To: tejek who wrote (301129)8/23/2006 7:19:31 PM
From: Brumar89  Read Replies (1) | Respond to of 1574042
 
Clinton's CIA head told George Bush immediately before the war, the WMD evidence was a "slam dunk".

Hmmm.......Clinton told Bush WMDs were a "slam dunk". You have quotes around slam dunk. Does that mean you were there and you heard Clinton say that to GW? And if so, what was your capacity in that meeting? Its amazing to me how many of you have personally interacted with Clinton and Bush.


I'm sorry to embarrass you but you have a serious reading comprehension problem here. Note that I said "Clinton's CIA head". That would be Tenet - Clinton's CIA head retained in office by Bush into 2004. The "slam dunk" quote was reported in Woodward's book originally - probably related by Powell to Woodward:

George Tenet's 'Slam-Dunk' Into the History Books
By Mark Leibovich
Washington Post Staff Writer
Friday, June 4, 2004; Page C01
....
Officially, the CIA director resigned for personal reasons. CIA officials say he wasn't pushed. President Bush says he's sorry to see Tenet go. "He's done a superb job on behalf of the American people," Bush said. Tenet's seven-year tenure was eventful and embattled.
......
"George, how confident are you?" the president asked Tenet, in an exchange depicted in ,B>Bob Woodward's book "Plan of Attack."

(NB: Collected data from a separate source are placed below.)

Context: an optimization exercise on an open-source flow, tuned for small area, a short achievable clock period and few clock cycles. The choices shown serve that exercise and are no tape-out recipe. Only simulation tests tie the RTL to the original design; equivalence was not proved. Power and IR drop assume default switching activity.

==> flow/constraint.sdc <==
create_clock -name core_clock -period 12.0 [get_ports {clock}]
set_input_delay 2.4000 -clock core_clock [delete_from_list [all_inputs] [get_ports {clock}]]
set_output_delay 2.4000 -clock core_clock [all_outputs]
set_load 0.01 [all_outputs]
==> flow/config.mk <==
export PLATFORM = sky130hd
export DESIGN_NAME = raycaster_sprite_projection_core
export DESIGN_NICKNAME = raycaster_sprite_projection_core
export VERILOG_FILES = /design/flow/design.v
export SDC_FILE = /design/flow/constraint.sdc
export NUM_CORES = 4
export LEC_CHECK = 0
export ABC_CLOCK_PERIOD_IN_PS = 5000
export CAP_MARGIN = 20
export CORE_MARGIN = 2
export CORE_UTILIZATION = 60
export SETUP_SLACK_MARGIN = 5
export SLEW_MARGIN = 20
==> flow/design.v <==
`timescale 1ns / 1ps
`default_nettype none
module rcsp_csa #(parameter int N = 3, parameter int W = 8) (
   input  wire [N*W-1:0] in,
   output wire [W-1:0]   out
);
   generate
      if (N == 1) begin : g1
         assign out = in[W-1:0];
      end else if (N == 2) begin : g2
         assign out = in[W-1:0] + in[2*W-1:W];
      end else begin : gn
         localparam int G = N / 3;
         localparam int R = N - 3 * G;
         localparam int M = 2 * G + R;
         wire [M*W-1:0] nxt;
         for (genvar g = 0; g < G; g++) begin : grp
            wire [W-1:0] a, b, c;
            assign a = in[(3*g)*W +: W];
            assign b = in[(3*g+1)*W +: W];
            assign c = in[(3*g+2)*W +: W];
            assign nxt[(2*g)*W +: W]   = a ^ b ^ c;
            assign nxt[(2*g+1)*W +: W] = {(a[W-2:0] & b[W-2:0]) | (a[W-2:0] & c[W-2:0]) | (b[W-2:0] & c[W-2:0]), 1'b0};
         end
         if (R > 0) begin : rest
            assign nxt[(2*G)*W +: R*W] = in[(3*G)*W +: R*W];
         end
         rcsp_csa #(.N(M), .W(W)) u (.in(nxt), .out(out));
      end
   endgenerate
endmodule
module rcsp_lane #(parameter int K = 2) (
   input  wire         clock,
   input  wire         reset,
   input  wire         take,
   input  wire [31:0]  nyabs,
   input  wire [33:0]  ny3,
   input  wire [43:0]  p,
   input  wire         sneg,
   input  wire         ovf1,
   input  wire [4:0]   idx,
   input  wire [4:0]   rank,
   input  wire         last,
   input  wire [3:0]   seq,
   input  wire [30:0]  det_abs,
   input  wire [32:0]  det3,
   input  wire [11:0]  scr_h,
   output wire         dv_free,
   output wire         bd_rdy,
   output wire [3:0]   bd_seq_o,
   input  wire         bd_take,
   output wire [4:0]   o_idx,
   output wire [4:0]   o_rank,
   output wire         o_last,
   output wire         o_nd,
   output wire [30:0]  o_depth,
   output wire [29:0]  o_sx,
   output wire [27:0]  o_size
);
   localparam int N12 = 16 / K;    
   localparam int N3  = 14 / K;    
   function automatic logic uge34(input logic [33:0] a, input logic [33:0] b);
      logic [63:0] l, e;
      l = '0;
      e = '1;
      for (int i = 0; i < 34; i++) begin
         l[i] = ~a[i] & b[i];
         e[i] = ~(a[i] ^ b[i]);
      end
      for (int v = 0; v < 6; v++) begin
         for (int i = 0; i < (32 >> v); i++) begin
            l[i] = l[2*i+1] | (e[2*i+1] & l[2*i]);
            e[i] = e[2*i+1] & e[2*i];
         end
      end
      uge34 = ~l[0];
   endfunction
   function automatic logic [35:0] r4step(input logic [31:0] r, input logic [1:0] nb,
                                          input logic [31:0] d, input logic [33:0] d3);
      logic [33:0] t;
      logic [34:0] e1, e2, e3;
      t  = {r, nb};
      e1 = {1'b0, t} - {3'b000, d};
      e2 = {1'b0, t} - {2'b00, d, 1'b0};
      e3 = {1'b0, t} - {1'b0, d3};
      if (uge34(t, d3))                 r4step = {2'd3, e3[33:0]};
      else if (uge34(t, {1'b0, d, 1'b0})) r4step = {2'd2, e2[33:0]};
      else if (uge34(t, {2'b00, d}))     r4step = {2'd1, e1[33:0]};
      else                               r4step = {2'd0, t};
   endfunction
   logic        dv_v, bd_v, dv_mv, dv_done, bd_done;
   logic [31:0] dv_r1, dv_q1, dv_r2, dv_d2, dv_q2;
   logic [33:0] dv_d23;
   logic [3:0]  dv_cnt, dv_seq;
   logic        dv_ovf2, dv_ovf1, dv_sneg;
   logic [4:0]  dv_idx, dv_rank;
   logic        dv_last;
   assign dv_mv   = dv_v & dv_done & (~bd_v | bd_take);
   assign dv_free = ~dv_v | dv_mv;
   logic [31:0] r1_n, q1_n, r2_n, q2_n, d2_s;
   logic [33:0] d23_s;
   always_comb begin
      logic [35:0] o1, o2;
      r1_n  = dv_r1;
      q1_n  = dv_q1;
      r2_n  = dv_r2;
      q2_n  = dv_q2;
      d2_s  = dv_d2;
      d23_s = dv_d23;
      for (int s = 0; s < K; s++) begin
         o1 = r4step(r1_n, q1_n[31:30], {1'b0, det_abs}, {1'b0, det3});
         r1_n = o1[31:0];
         q1_n = {q1_n[29:0], o1[35:34]};
         o2 = r4step(r2_n, q2_n[31:30], d2_s, d23_s);
         r2_n = o2[31:0];
         q2_n = {q2_n[29:0], o2[35:34]};
      end
   end
   assign dv_done = (dv_cnt == 4'd0);
   logic [30:0] dv_depth;
   logic        dv_ndf;
   logic [28:0] sx_mag;
   logic signed [29:0] dv_sx;
   logic        ovf2_w;
   assign ovf2_w   = dv_ovf2 | (dv_q2[31:28] != 4'd0);
   assign dv_depth = (dv_ovf1 | dv_q1[31]) ? 31'h7FFF_FFFF : dv_q1[30:0];
   assign dv_ndf   = ~dv_ovf1 & (dv_q1 == 32'd0);
   assign sx_mag   = ovf2_w ? 29'h1000_0000 : {1'b0, dv_q2[27:0]};
   assign dv_sx    = dv_sneg ? -$signed({1'b0, sx_mag}) : $signed({1'b0, sx_mag});
   logic [31:0] bd_r3;
   logic [30:0] bd_depth;
   logic [32:0] bd_d3;
   logic [27:0] bd_q3;
   logic [2:0]  bd_cnt;
   logic signed [29:0] bd_sx;
   logic        bd_nd;
   logic [4:0]  bd_idx, bd_rank;
   logic        bd_last;
   logic [3:0]  bd_seq;
   logic [31:0] r3_n;
   logic [27:0] q3_n;
   always_comb begin
      logic [35:0] o3;
      r3_n = bd_r3;
      q3_n = bd_q3;
      for (int s = 0; s < K; s++) begin
         o3 = r4step(r3_n, q3_n[27:26], {1'b0, bd_depth}, {1'b0, bd_d3});
         r3_n = o3[31:0];
         q3_n = {q3_n[25:0], o3[35:34]};
      end
   end
   assign bd_done  = bd_nd | (bd_cnt == 3'd0);
   assign bd_rdy   = bd_v & bd_done;
   assign bd_seq_o = bd_seq;
   assign o_idx    = bd_idx;
   assign o_rank   = bd_rank;
   assign o_last   = bd_last;
   assign o_nd     = bd_nd;
   assign o_depth  = bd_depth;
   assign o_sx     = bd_sx;
   assign o_size   = bd_q3;
   always_ff @(posedge clock) begin
      if (reset) begin
         dv_v <= 1'b0;
         bd_v <= 1'b0;
      end else begin
         if (take) dv_v <= 1'b1; else if (dv_mv) dv_v <= 1'b0;
         if (dv_mv) bd_v <= 1'b1; else if (bd_take) bd_v <= 1'b0;
      end
   end
   always_ff @(posedge clock) begin
      if (take) begin
         dv_r1   <= {12'd0, nyabs[31:12]};
         dv_q1   <= {nyabs[11:0], 20'd0};
         dv_r2   <= {20'd0, p[43:32]};
         dv_q2   <= p[31:0];
         dv_d2   <= nyabs;
         dv_d23  <= ny3;
         dv_cnt  <= 4'(N12);
         dv_seq  <= seq;
         dv_ovf2 <= ({20'd0, p[43:32]} >= nyabs);
         dv_ovf1 <= ovf1;
         dv_sneg <= sneg;
         dv_idx  <= idx;
         dv_rank <= rank;
         dv_last <= last;
      end else if (dv_v && !dv_done) begin
         dv_r1  <= r1_n;
         dv_q1  <= q1_n;
         dv_r2  <= r2_n;
         dv_q2  <= q2_n;
         dv_cnt <= dv_cnt - 4'd1;
      end
      if (dv_mv) begin
         bd_r3    <= 32'd0;
         bd_q3    <= {scr_h, 16'd0};
         bd_depth <= dv_depth;
         bd_d3    <= 33'(dv_depth) + {1'b0, dv_depth, 1'b0};
         bd_cnt   <= 3'(N3);
         bd_sx    <= dv_sx;
         bd_nd    <= dv_ndf;
         bd_idx   <= dv_idx;
         bd_rank  <= dv_rank;
         bd_last  <= dv_last;
         bd_seq   <= dv_seq;
      end else if (bd_v && !bd_done) begin
         bd_r3  <= r3_n;
         bd_q3  <= q3_n;
         bd_cnt <= bd_cnt - 3'd1;
      end
   end
endmodule
This design comes from an exercise in tuning for small area, a short achievable clock period and few clock cycles per item on the open sky130 flow, not from production work. Function was not checked in any run shown here: the RTL went through the layout flow alone. Power figures rest on the tool's default switching activity, not on a simulated workload.

## flow/config.mk

```make
export PLATFORM = sky130hd
export DESIGN_NAME = beacon_id_table_to_channel_mapper_unit
export DESIGN_NICKNAME = beacon_id_table_to_channel_mapper_unit
export VERILOG_FILES = /design/flow/design.v
export SDC_FILE = /design/flow/constraint.sdc
export NUM_CORES = 4
export LEC_CHECK = 0
export CAP_MARGIN = 20
export CORE_MARGIN = 2
export CORE_UTILIZATION = 40
export CTS_BUF_LIST = sky130_fd_sc_hd__clkbuf_16
export CTS_CLUSTER_DIAMETER = 120
export CTS_CLUSTER_SIZE = 25
export SETUP_SLACK_MARGIN = 2.5
export SLEW_MARGIN = 20
```

## flow/constraint.sdc

```tcl
create_clock -name core_clock -period 5.0 [get_ports {clk}]
set_input_delay 1.0000 -clock core_clock [delete_from_list [all_inputs] [get_ports {clk}]]
set_output_delay 1.0000 -clock core_clock [all_outputs]
set_load 0.01 [all_outputs]
```

## flow/design.v

```verilog
`timescale 1ns / 1ps
package bidm_pkg;
  localparam int MAX_SENSORS = 16;
  localparam int IDX_W = (MAX_SENSORS > 1) ? $clog2(MAX_SENSORS) : 1;
  localparam int CNT_W = $clog2(MAX_SENSORS + 1);
  localparam logic [15:0] COMPANY_CODE = 16'h015d;
  localparam logic [7:0]  MIN_PAYLOAD  = 8'd21;
  typedef enum logic [1:0] {
    OP_SIGHTING = 2'd0,
    OP_SCAN     = 2'd1,
    OP_CLEAR    = 2'd2,
    OP_ADD      = 2'd3
  } opcode_t;
  typedef enum logic [3:0] {
    ST_SHORT       = 4'd0,
    ST_FOREIGN     = 4'd1,
    ST_KNOWN_HIT   = 4'd2,
    ST_NEW_HIT     = 4'd3,
    ST_ADDED       = 4'd4,
    ST_FULL        = 4'd5,
    ST_SCAN        = 4'd6,
    ST_CLEARED     = 4'd7,
    ST_KNOWN_ADDED = 4'd8,
    ST_ADD_FULL    = 4'd9
  } status_t;
  typedef enum logic [1:0] {
    S_IDLE,
    S_SEARCH,
    S_FINISH
  } fsm_state_t;
  typedef struct packed {
    opcode_t            opcode;
    logic [7:0]         payload_length;
    logic [15:0]        company_id;
    logic [63:0]        sensor_id;
    logic signed [7:0]  accel_x;
    logic signed [7:0]  accel_y;
    logic signed [7:0]  accel_z;
  } in_item_t;
  typedef struct packed {
    status_t     status;
    logic [3:0]  entry_index;
    logic [6:0]  channel_base;
    logic [7:0]  x_positive;
    logic [7:0]  x_negative;
    logic [7:0]  y_positive;
    logic [7:0]  y_negative;
    logic [7:0]  z_positive;
    logic [7:0]  z_negative;
    logic        send_request;
    logic        all_known_seen;
  } out_item_t;
  function automatic logic [7:0] pos_part(input logic signed [7:0] v);
    logic [7:0] r;
    r = 8'd0;
    if (!v[7] && (v != 8'sd0)) begin
      r = {v[6:0], 1'b0};
    end
    pos_part = r;
  endfunction
  function automatic logic [7:0] neg_part(input logic signed [7:0] v);
    logic [7:0] r;
    r = 8'd0;
    if (v[7]) begin
      r = 8'd0 - {v[6:0], 1'b0};
    end
    neg_part = r;
  endfunction
  function automatic logic [6:0] chan_base(input logic [IDX_W-1:0] idx);
    logic [IDX_W+2:0] p;
    p = {1'b0, idx, 2'b00} + {2'b00, idx, 1'b0};
    chan_base = 7'(p);
  endfunction
  function automatic logic [MAX_SENSORS-1:0] below_mask(input logic [CNT_W-1:0] cnt);
    logic [MAX_SENSORS-1:0] m;
    for (int i = 0; i < MAX_SENSORS; i++) begin
      m[i] = (CNT_W'(i) < cnt);
    end
    below_mask = m;
  endfunction
endpackage
`timescale 1ns / 1ps
module beacon_id_table_to_channel_mapper_unit (
  input  logic         clk,
  input  logic         rst_n,
  input  logic         in_valid,
  output logic         in_ready,
  input  logic [1:0]   in_opcode,
  input  logic [7:0]   in_payload_length,
  input  logic [15:0]  in_company_id,
  input  logic [63:0]  in_sensor_id,
  input  logic [7:0]   in_accel_x,
  input  logic [7:0]   in_accel_y,
  input  logic [7:0]   in_accel_z,
  output logic         out_valid,
  input  logic         out_ready,
  output logic [3:0]   out_status,
  output logic [3:0]   out_entry_index,
  output logic [6:0]   out_channel_base,
  output logic [7:0]   out_x_positive,
  output logic [7:0]   out_x_negative,
  output logic [7:0]   out_y_positive,
  output logic [7:0]   out_y_negative,
  output logic [7:0]   out_z_positive,
  output logic [7:0]   out_z_negative,
  output logic         out_send_request,
  output logic         out_all_known_seen,
  input  logic         cfg_we,
  input  logic         cfg_wdata
);
  localparam int N = 16;
  localparam int QN = 3;     
  localparam int RW = 4 + 4 + 1 + 1 + 1 + 24;
  logic [63:0]   id_mem [N];
  logic [N-1:0]  km_r;       
  logic [N-1:0]  tm_r;       
  logic [N-1:0]  seen_r;
  logic [N-1:0]  ma_r;       
  logic [N-1:0]  mb_r;       
  logic          out_en_r;
  logic          in_ready_r;
  logic          accept;
  assign in_ready = in_ready_r;
  assign accept   = in_valid && in_ready_r;
  logic          s1_v;
  logic [63:0]   s1_id;
  logic          s1_look, s1_short, s1_scan, s1_clear, s1_add;
  logic [23:0]   s1_acc;
  always_ff @(posedge clk) begin
    s1_id    <= in_sensor_id;
    s1_look  <= (in_opcode == 2'd0) && (in_payload_length >= 8'd21) &&
                (in_company_id == 16'h015d);
    s1_short <= (in_payload_length < 8'd21);
    s1_scan  <= (in_opcode == 2'd1);
    s1_clear <= (in_opcode == 2'd2);
    s1_add   <= (in_opcode == 2'd3);
    s1_acc   <= {in_accel_x, in_accel_y, in_accel_z};
  end
  logic          s2_v;
  logic [N-1:0]  s2_eq;
  logic          s2_eqp;
  logic          s2_any_t;   
  logic          s2_any_k;   
  logic [63:0]   s2_id;
  logic          s2_look, s2_short, s2_scan, s2_clear, s2_add;
  logic [23:0]   s2_acc;
  logic          p_append, p_grow, p_clear;    
  always_ff @(posedge clk) begin
    logic [N-1:0] eq;
    for (int i = 0; i < N; i++) begin
      eq[i] = (id_mem[i] == s1_id);
    end
    s2_eq    <= eq;
    s2_eqp   <= (s2_id == s1_id);
    s2_any_t <= |(eq & tm_r);
    s2_any_k <= |(eq & km_r);
    s2_id    <= s1_id;
    s2_look  <= s1_look;
    s2_short <= s1_short;
    s2_scan  <= s1_scan;
    s2_clear <= s1_clear;
    s2_add   <= s1_add;
    s2_acc   <= s1_acc;
  end
  logic          is_sight;
  logic [N-1:0]  match, pre_m, fm;
  logic [N-1:0]  oh_t, oh_k, we;
  logic          any, khit, full, kfull, hit, append, grow;
  logic [N-1:0]  missing, low_m;
  logic          m_zero, m_one;
  assign is_sight = !s2_scan && !s2_clear && !s2_add;
  always_comb begin
    match = (ma_r & s2_eq) | (mb_r & {N{s2_eqp}});
    pre_m[0] = 1'b0;
    for (int i = 1; i < N; i++) begin
      pre_m[i] = pre_m[i-1] | match[i-1];
    end
    fm = match & ~pre_m;
    oh_t[0] = !tm_r[0];
    oh_k[0] = !km_r[0];
    for (int i = 1; i < N; i++) begin
      oh_t[i] = tm_r[i-1] && !tm_r[i];
      oh_k[i] = km_r[i-1] && !km_r[i];
    end
    missing = km_r & ~seen_r;
    low_m[0] = 1'b0;
    for (int i = 1; i < N; i++) begin
      low_m[i] = low_m[i-1] | missing[i-1];
    end
    low_m = ~low_m & ~missing;
    m_zero = (missing == '0);
    m_one  = ((missing & (missing - 1'b1)) == '0);
    if (p_clear) begin
      any  = 1'b0;
      khit = 1'b0;
    end else if (p_grow) begin
      any  = s2_any_k || s2_eqp;
      khit = s2_any_k || s2_eqp;
    end else begin
      any  = s2_any_t || (p_append && s2_eqp);
      khit = s2_any_k;
    end
  end
  assign full   = tm_r[N-1];
  assign kfull  = km_r[N-1];
  assign hit    = s2_look && any;
  assign append = s2_v && s2_look && !any && !full;
  assign grow   = s2_v && s2_add && !kfull;
  assign we     = (s2_v && s2_add) ? oh_k : oh_t;
  logic [3:0]    st_h, idx_h;
  logic [6:0]    base_h;
  logic          all_h;
  logic [RW-1:0] res;
  always_comb begin
    logic [N-1:0] sel;
    logic         all_hit;
    st_h = 4'd0;
    if (s2_look) begin
      if (any) st_h = khit ? 4'd2 : 4'd3;
      else     st_h = full ? 4'd5 : 4'd4;
    end else if (is_sight) begin
      st_h = s2_short ? 4'd0 : 4'd1;
    end else if (s2_scan) begin
      st_h = 4'd6;
    end else if (s2_clear) begin
      st_h = 4'd7;
    end else begin
      st_h = kfull ? 4'd9 : 4'd8;
    end
    if (s2_look) sel = any ? fm : oh_t;
    else if (s2_add) sel = oh_k;
    else sel = '0;
    idx_h  = '0;
    base_h = '0;
    for (int i = 0; i < N; i++) begin
      if (sel[i]) begin
        idx_h  = idx_h | 4'(i);
        base_h = base_h | 7'(6 * i);
      end
    end
    all_hit = m_zero || (m_one && |(match & missing) && !(|(match & low_m)));
    if (is_sight) all_h = hit ? all_hit : m_zero;
    else if (s2_scan) all_h = !km_r[0];
    else if (s2_clear) all_h = 1'b1;
    else all_h = kfull && m_zero;
    res = {st_h, idx_h, s2_look && khit && out_en_r, all_h, hit, s2_acc};
  end
  always_ff @(posedge clk) begin
    logic [N-1:0] tm_n;
    tm_n = tm_r;
    if (!rst_n) begin
      km_r   <= '0;
      tm_n   = '0;
      seen_r <= '0;
    end else if (s2_v) begin
      if (s2_look) begin
        if (any) begin
          seen_r <= seen_r | fm;
        end else if (!full) begin
          seen_r <= seen_r | oh_t;
          tm_n   = {tm_r[N-2:0], 1'b1};
        end
      end else if (s2_scan) begin
        seen_r <= seen_r & ~km_r;
      end else if (s2_clear) begin
        km_r   <= '0;
        tm_n   = '0;
        seen_r <= '0;
      end else if (s2_add && !kfull) begin
        seen_r <= seen_r & ~oh_k;
        km_r   <= {km_r[N-2:0], 1'b1};
        tm_n   = {km_r[N-2:0], 1'b1};
      end
    end
    tm_r     <= tm_n;
    ma_r     <= tm_n & ~we;
    mb_r     <= tm_n & we;
    p_append <= append;
    p_grow   <= grow;
    p_clear  <= s2_v && s2_clear;
  end
  always_ff @(posedge clk) begin
    for (int i = 0; i < N; i++) begin
      if (we[i]) begin
        id_mem[i] <= s2_id;
      end
    end
  end
  logic          ov_r;
  logic [1:0]    skc_r, skc_nxt;
  logic [RW-1:0] sk_r [QN];
  logic          out_free, pop;
  logic [3:0]    o_status;
  logic [3:0]    o_idx;
  logic [6:0]    o_base;
  logic [7:0]    o_xp, o_xn, o_yp, o_yn, o_zp, o_zn;
  logic          o_send;
  logic          o_all;
  assign out_free = !ov_r || out_ready;
  assign pop      = out_free && (skc_r != 2'd0);
  always_comb begin
    skc_nxt = skc_r;
    if (pop && !s2_v) skc_nxt = skc_r - 2'd1;
    if (!out_free && s2_v) skc_nxt = skc_r + 2'd1;
  end
  always_ff @(posedge clk) begin
    if (!rst_n) begin
      ov_r       <= 1'b0;
      skc_r      <= 2'd0;
      s1_v       <= 1'b0;
      s2_v       <= 1'b0;
      in_ready_r <= 1'b0;
      out_en_r   <= 1'b0;
    end else begin
      if (cfg_we) begin
        out_en_r <= cfg_wdata;
      end
      if (out_free) begin
        ov_r <= (skc_r != 2'd0) || s2_v;
      end
      skc_r      <= skc_nxt;
      s1_v       <= accept;
      s2_v       <= s1_v;
      in_ready_r <= ({1'b0, skc_nxt} + {2'b00, accept} + {2'b00, s1_v}) < 3'd3;
    end
  end
  function automatic logic [7:0] pos_part(input logic [7:0] v, input logic h);
    pos_part = (h && !v[7] && (v != 8'd0)) ? {v[6:0], 1'b0} : 8'd0;
  endfunction
  function automatic logic [7:0] neg_part(input logic [7:0] v, input logic h);
    neg_part = (h && v[7]) ? (8'd0 - {v[6:0], 1'b0}) : 8'd0;
  endfunction
  always_ff @(posedge clk) begin
    logic [RW-1:0] r;
    for (int j = 0; j < QN; j++) begin
      if (pop) begin
        if (j + 1 < QN && skc_r > 2'(j + 1)) sk_r[j] <= sk_r[j + 1];
        else if (skc_r == 2'(j + 1)) sk_r[j] <= res;
      end else if (skc_r == 2'(j)) begin
        sk_r[j] <= res;
      end
    end
    if (out_free) begin
      r = pop ? sk_r[0] : res;
      o_status <= r[34:31];
      o_idx    <= r[30:27];
      o_base   <= pop ? 7'({sk_r[0][30:27], 2'b00} + {sk_r[0][30:27], 1'b0}) : base_h;
      o_send   <= r[26];
      o_all    <= r[25];
      o_xp     <= pos_part(r[23:16], r[24]);
      o_xn     <= neg_part(r[23:16], r[24]);
      o_yp     <= pos_part(r[15:8], r[24]);
      o_yn     <= neg_part(r[15:8], r[24]);
      o_zp     <= pos_part(r[7:0], r[24]);
      o_zn     <= neg_part(r[7:0], r[24]);
    end
  end
  assign out_valid          = ov_r;
  assign out_status         = o_status;
  assign out_entry_index    = o_idx;
  assign out_channel_base   = o_base;
  assign out_x_positive     = o_xp;
  assign out_x_negative     = o_xn;
  assign out_y_positive     = o_yp;
  assign out_y_negative     = o_yn;
  assign out_z_positive     = o_zp;
  assign out_z_negative     = o_zn;
  assign out_send_request   = o_send;
  assign out_all_known_seen = o_all;
endmodule
```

"Don't worry, it's a slam-dunk," Tenet said.

.....
washingtonpost.com

I'm not usually so blunt but you were simply stupid in that last post.

------------------------------
And the stupidity continues:

The Clinton administration said repeatedly there were active ties between Saddam and Al Qaeda - see the Clinton adm's indictment of OBL and Richard Clarke's public statements. There were even independent news stories on the subject in the late '90's.

They did?


Yes, they did. And I cited where you could find out if you had any curiousity.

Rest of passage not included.